▶ [Provided material]
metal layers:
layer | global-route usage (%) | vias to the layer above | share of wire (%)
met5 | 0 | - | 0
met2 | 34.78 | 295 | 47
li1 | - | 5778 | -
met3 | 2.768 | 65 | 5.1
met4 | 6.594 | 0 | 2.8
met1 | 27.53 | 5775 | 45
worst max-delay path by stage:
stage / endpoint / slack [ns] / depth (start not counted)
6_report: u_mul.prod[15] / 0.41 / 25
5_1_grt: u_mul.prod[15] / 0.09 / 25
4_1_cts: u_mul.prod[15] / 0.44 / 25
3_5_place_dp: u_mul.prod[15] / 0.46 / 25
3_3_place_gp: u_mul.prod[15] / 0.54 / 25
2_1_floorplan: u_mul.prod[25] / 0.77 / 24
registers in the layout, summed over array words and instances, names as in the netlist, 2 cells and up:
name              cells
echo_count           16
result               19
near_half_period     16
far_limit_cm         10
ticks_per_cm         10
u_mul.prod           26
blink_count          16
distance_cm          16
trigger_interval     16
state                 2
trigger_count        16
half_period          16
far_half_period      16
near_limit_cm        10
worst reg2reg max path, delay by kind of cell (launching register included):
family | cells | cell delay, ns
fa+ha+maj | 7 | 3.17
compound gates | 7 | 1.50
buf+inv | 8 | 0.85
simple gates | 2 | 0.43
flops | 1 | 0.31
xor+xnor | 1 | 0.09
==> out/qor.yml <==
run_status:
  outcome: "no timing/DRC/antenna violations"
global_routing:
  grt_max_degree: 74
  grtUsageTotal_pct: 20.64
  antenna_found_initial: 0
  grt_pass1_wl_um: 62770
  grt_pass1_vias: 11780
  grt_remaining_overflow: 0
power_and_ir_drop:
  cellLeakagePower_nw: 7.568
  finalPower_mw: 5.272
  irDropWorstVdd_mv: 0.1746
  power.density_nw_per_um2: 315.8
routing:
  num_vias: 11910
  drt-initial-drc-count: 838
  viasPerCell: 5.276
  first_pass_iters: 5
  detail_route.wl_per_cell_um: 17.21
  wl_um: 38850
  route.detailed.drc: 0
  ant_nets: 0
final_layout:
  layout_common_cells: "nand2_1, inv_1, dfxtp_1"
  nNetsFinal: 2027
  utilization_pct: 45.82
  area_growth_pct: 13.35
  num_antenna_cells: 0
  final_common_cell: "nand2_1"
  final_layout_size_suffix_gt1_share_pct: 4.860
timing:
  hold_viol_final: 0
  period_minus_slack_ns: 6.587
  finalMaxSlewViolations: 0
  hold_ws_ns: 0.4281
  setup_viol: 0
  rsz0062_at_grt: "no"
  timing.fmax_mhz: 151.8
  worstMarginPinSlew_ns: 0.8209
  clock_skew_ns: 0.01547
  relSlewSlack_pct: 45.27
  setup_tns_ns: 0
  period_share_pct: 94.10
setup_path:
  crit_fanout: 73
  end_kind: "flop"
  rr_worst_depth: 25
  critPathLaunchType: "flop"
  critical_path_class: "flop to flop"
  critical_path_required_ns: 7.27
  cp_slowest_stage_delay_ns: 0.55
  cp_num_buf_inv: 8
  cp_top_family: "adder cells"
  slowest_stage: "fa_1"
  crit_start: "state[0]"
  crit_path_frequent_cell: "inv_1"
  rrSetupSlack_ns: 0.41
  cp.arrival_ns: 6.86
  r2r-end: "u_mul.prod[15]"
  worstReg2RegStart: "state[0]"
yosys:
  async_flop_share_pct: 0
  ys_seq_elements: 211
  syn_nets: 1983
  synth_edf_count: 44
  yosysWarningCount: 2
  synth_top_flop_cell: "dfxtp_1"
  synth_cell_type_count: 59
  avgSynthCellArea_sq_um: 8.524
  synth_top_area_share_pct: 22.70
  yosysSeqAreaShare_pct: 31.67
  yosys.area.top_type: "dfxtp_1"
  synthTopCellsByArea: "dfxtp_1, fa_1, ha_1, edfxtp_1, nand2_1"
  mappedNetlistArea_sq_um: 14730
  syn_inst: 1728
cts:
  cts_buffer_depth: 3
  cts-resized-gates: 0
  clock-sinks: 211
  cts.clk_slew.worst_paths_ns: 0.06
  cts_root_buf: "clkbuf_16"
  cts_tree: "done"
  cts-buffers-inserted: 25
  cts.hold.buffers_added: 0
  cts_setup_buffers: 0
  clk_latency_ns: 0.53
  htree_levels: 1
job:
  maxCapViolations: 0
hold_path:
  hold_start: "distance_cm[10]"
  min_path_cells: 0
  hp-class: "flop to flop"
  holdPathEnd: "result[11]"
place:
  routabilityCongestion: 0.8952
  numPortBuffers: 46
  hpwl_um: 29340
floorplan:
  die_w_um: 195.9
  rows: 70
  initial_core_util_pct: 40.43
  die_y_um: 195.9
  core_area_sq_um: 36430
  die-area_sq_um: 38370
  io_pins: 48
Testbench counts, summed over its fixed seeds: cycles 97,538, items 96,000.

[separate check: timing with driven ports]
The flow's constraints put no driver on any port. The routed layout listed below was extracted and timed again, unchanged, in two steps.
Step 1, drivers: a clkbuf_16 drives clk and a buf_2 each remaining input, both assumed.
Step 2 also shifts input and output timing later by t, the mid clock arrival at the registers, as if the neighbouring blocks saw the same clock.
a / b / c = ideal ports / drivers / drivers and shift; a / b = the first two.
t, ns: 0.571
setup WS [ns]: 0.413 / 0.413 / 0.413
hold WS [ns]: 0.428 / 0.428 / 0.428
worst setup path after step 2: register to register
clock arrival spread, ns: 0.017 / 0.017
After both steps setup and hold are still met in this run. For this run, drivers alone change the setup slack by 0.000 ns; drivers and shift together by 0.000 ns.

--

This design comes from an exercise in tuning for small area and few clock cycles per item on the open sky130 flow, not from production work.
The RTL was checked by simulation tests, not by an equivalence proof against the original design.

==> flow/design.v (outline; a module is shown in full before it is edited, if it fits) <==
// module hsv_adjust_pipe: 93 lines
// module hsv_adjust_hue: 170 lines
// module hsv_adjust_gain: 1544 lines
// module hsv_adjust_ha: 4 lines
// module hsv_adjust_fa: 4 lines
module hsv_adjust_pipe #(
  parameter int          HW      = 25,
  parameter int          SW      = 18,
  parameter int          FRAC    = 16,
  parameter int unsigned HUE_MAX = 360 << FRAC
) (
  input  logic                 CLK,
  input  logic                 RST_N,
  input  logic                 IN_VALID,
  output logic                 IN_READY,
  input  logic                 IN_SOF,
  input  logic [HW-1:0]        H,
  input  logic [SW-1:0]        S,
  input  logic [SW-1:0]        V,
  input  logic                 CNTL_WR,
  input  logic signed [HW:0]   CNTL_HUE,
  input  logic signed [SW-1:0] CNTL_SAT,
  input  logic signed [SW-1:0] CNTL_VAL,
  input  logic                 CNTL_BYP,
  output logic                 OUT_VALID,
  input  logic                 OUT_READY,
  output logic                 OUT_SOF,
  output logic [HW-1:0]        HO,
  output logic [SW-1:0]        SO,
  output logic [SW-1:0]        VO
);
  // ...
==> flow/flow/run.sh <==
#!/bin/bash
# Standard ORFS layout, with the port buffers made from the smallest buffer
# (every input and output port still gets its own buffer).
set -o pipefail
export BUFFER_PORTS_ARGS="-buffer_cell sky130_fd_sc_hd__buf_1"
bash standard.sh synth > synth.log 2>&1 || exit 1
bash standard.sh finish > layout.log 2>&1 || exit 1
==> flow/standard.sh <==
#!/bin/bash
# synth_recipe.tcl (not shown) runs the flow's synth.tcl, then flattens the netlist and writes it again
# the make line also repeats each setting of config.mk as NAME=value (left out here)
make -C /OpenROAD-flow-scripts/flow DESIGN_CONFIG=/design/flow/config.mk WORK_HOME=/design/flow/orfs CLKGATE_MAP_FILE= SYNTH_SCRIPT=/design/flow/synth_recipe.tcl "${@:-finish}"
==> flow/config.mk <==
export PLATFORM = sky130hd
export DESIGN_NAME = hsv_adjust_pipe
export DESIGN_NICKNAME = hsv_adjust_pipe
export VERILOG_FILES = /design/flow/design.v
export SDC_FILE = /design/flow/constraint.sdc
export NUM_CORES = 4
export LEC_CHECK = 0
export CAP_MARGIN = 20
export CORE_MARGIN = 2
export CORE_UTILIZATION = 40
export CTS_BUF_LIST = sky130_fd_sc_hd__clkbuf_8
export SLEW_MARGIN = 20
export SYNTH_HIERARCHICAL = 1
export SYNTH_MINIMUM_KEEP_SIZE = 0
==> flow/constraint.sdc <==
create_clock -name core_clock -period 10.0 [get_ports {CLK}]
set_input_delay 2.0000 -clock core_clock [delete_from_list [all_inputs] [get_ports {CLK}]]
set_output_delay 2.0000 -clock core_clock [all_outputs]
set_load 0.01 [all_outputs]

▶ [Problem] Pull every line containing the word "timing" out of the listing.

▶ [Reply]
  outcome: "no timing/DRC/antenna violations"
timing:
  timing.fmax_mhz: 151.8
[separate check: timing with driven ports]
Step 2 also shifts input and output timing later by t, the mid clock arrival at the registers, as if the neighbouring blocks saw the same clock.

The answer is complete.